Milagros Benet de Mewton

Milagros Benet de Mewton
Born
Milagros Benet Colón

(1868-11-22)22 November 1868
Died26 December 1948(1948-12-26) (aged 80)
Santurce, Puerto Rico
NationalitySpanish, U.S. (Puerto Rico)
Other namesMilagros Benet de Newton
Occupation(s)teacher and suffragist
Years active1901–1940
RelativesJosé Benet Colón (brother)

Milagros Benet de Mewton (née Benet Colón; 22 November 1868 – 26 December 1948) was a Puerto Rican educator, women's rights advocate and suffragist. Born into an intellectual, liberal family, Benet trained as a teacher. Inhabitants of the island gained U.S. citizenship in 1917, two decades after the United States acquired Puerto Rico from Spain in the Spanish–American War. Benet was active in the struggle for women's enfranchisement and joined the first suffragist organization Liga Femínea Puertorriqueña that year. When U.S. women gained the right to vote with the passage of the 19th Amendment in 1919, Benet led the push to extend its coverage to Puerto Rico. In 1924, she filed a lawsuit challenging the right of the electoral board to refuse to register women as they were U.S. citizens. The Supreme Court of Puerto Rico ruled that states and territories have the right to determine who can vote and denied her claim.
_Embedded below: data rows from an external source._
Source: an optimization exercise on an open RTL-to-GDS flow (aim: small area). Production flows keep margins and buffers that such runs may drop. The RTL was checked by simulation tests, not by an equivalence proof against the original design. No activity file was given, so power comes from the tool's default toggle rates.

==> trial 14: inputs <==
==> flow/design.v (excerpt) <==
module u_rf_sb #(
    parameter int unsigned CNT_W = 3
) (
    input  logic        clk,
    input  logic        rst,
    input  logic [4:0]  rs1_a,
    input  logic [4:0]  rs2_a,
    input  logic        rs1_use,
    input  logic        rs2_use,
    output logic [31:0] rf_rs1_o,
    output logic [31:0] rf_rs2_o,
    input  logic        rf_rd_e,
    input  logic [4:0]  rf_rd_a,
    input  logic [31:0] rf_rd_i,
    input  logic        issue_e,
    input  logic [4:0]  issue_a,
    input  logic        issue_kill,
    output logic        stall,
    output logic        sb_err
);
==> flow/config.mk <==
export PLATFORM = sky130hd
export DESIGN_NAME = u_rf_sb
export DESIGN_NICKNAME = u_rf_sb
export VERILOG_FILES = /design/flow/design.v
export SDC_FILE = /design/flow/constraint.sdc
export NUM_CORES = 4
export LEC_CHECK = 0
export CAP_MARGIN = 20
export CORE_MARGIN = 2
export CORE_UTILIZATION = 55
export PLACE_DENSITY = 0.65
export SETUP_SLACK_MARGIN = 0.3
export SLEW_MARGIN = 20
export SYNTH_HIERARCHICAL = 1
==> flow/constraint.sdc <==
create_clock -name core_clock -period 10.0 [get_ports {clk}]
set_input_delay 2.0000 -clock core_clock [delete_from_list [all_inputs] [get_ports {clk}]]
set_output_delay 2.0000 -clock core_clock [all_outputs]
set_load 0.01 [all_outputs]
standard.sh (not shown) runs the stock make flow with config.mk's settings and CLKGATE_MAP_FILE= SYNTH_SCRIPT=/design/flow/synth_recipe.tcl, a recipe that flattens the netlist after the stock synthesis.
==> flow/flow/run.sh <==
#!/bin/bash
# The standard layout (standard.sh: ORFS synthesis through finish) with two
# changes to how the layout is made:
#  - the port buffers that ORFS puts on every input and output are buf_1 cells
#    (ORFS's default pick is the larger clkdlybuf4s50_1);
#  - clock tree synthesis clusters sinks in groups of up to 16 within 60 um,
#    with clkbuf_8 buffers, and inserts no dummy loads.
# Everything else, including synthesis, floorplan, power grid and routing, is
# the standard flow. Its full output goes to standard.log in this folder; ORFS
# keeps each step's own log under orfs/logs/.
set -euo pipefail
export BUFFER_PORTS_ARGS="-buffer_cell sky130_fd_sc_hd__buf_1"
export CTS_ARGS="-sink_clustering_enable -repair_clock_nets -sink_clustering_size 16 -sink_clustering_max_diameter 60 -buf_list sky130_fd_sc_hd__clkbuf_8 -dont_use_dummy_load"
bash standard.sh > standard.log 2>&1
==> inputs of build 32, as changes to trial 14 <==
==> flow/run.sh (new file) <==
#!/bin/bash
# synth_recipe.tcl (not shown) runs the flow's synth.tcl, then flattens the netlist and writes it again
# the make line also repeats each setting of config.mk as NAME=value (left out here)
make -C /OpenROAD-flow-scripts/flow DESIGN_CONFIG=/design/flow/config.mk WORK_HOME=/design/flow/orfs CLKGATE_MAP_FILE= SYNTH_SCRIPT=/design/flow/synth_recipe.tcl finish
--- a/flow/config.mk
+++ b/flow/config.mk
@@ -10,2 +10,5 @@
 export CORE_UTILIZATION = 55
+export CTS_BUF_LIST = sky130_fd_sc_hd__clkbuf_8
+export CTS_CLUSTER_DIAMETER = 50
+export CTS_CLUSTER_SIZE = 12
 export PLACE_DENSITY = 0.65
removed: flow/flow/run.sh
removed: flow/standard.sh
==> inputs of trial 25, as changes to trial 14 <==
--- a/flow/flow/run.sh
+++ b/flow/flow/run.sh
@@ -5,3 +5,3 @@
 #    (ORFS's default pick is the larger clkdlybuf4s50_1);
-#  - clock tree synthesis clusters sinks in groups of up to 16 within 60 um,
+#  - clock tree synthesis clusters sinks in groups of up to 12 within 50 um,
 #    with clkbuf_8 buffers, and inserts no dummy loads.
@@ -12,3 +12,3 @@
 export BUFFER_PORTS_ARGS="-buffer_cell sky130_fd_sc_hd__buf_1"
-export CTS_ARGS="-sink_clustering_enable -repair_clock_nets -sink_clustering_size 16 -sink_clustering_max_diameter 60 -buf_list sky130_fd_sc_hd__clkbuf_8 -dont_use_dummy_load"
+export CTS_ARGS="-sink_clustering_enable -repair_clock_nets -sink_clustering_size 12 -sink_clustering_max_diameter 50 -buf_list sky130_fd_sc_hd__clkbuf_8 -dont_use_dummy_load"
 bash standard.sh > standard.log 2>&1
==> comparison <==
The highest sequential share of layout area belongs to trial 14, the lowest to build 32.
Fmax: build 32 < trial 14 < trial 25.
Between build 32 and trial 14, the lower utilization is in trial 14 (gap 2.2 points).
In build 32 the combinational power is higher than in trial 25, by 8.5%.
Area after synthesis is the same in build 32 and trial 25.
Between build 32 and trial 25, the lower worst setup slack is in build 32 (gap 0.21 ns).
Critical path depth is the same in trial 25 and trial 14.
Wire length: trial 14 < trial 25 < build 32.
The lowest clock skew belongs to build 32, the highest to trial 25.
Benet continued pressing through the Liga Social Sufragista for the filing of various bills, which continued to be rejected by the insular legislature. In 1928, she pushed for the U.S. Congress to resolve the discrepancies in voting rights for women in Puerto Rico. Faced with the possibility that the federal legislature might give women the right to vote, the Puerto Rican legislature finally passed a law in 1929 granting suffrage to literate women. Universal suffrage, eliminating the educational restrictions, was gained in 1936. Benet is remembered for her work in education and for expanding women's rights in Puerto Rico.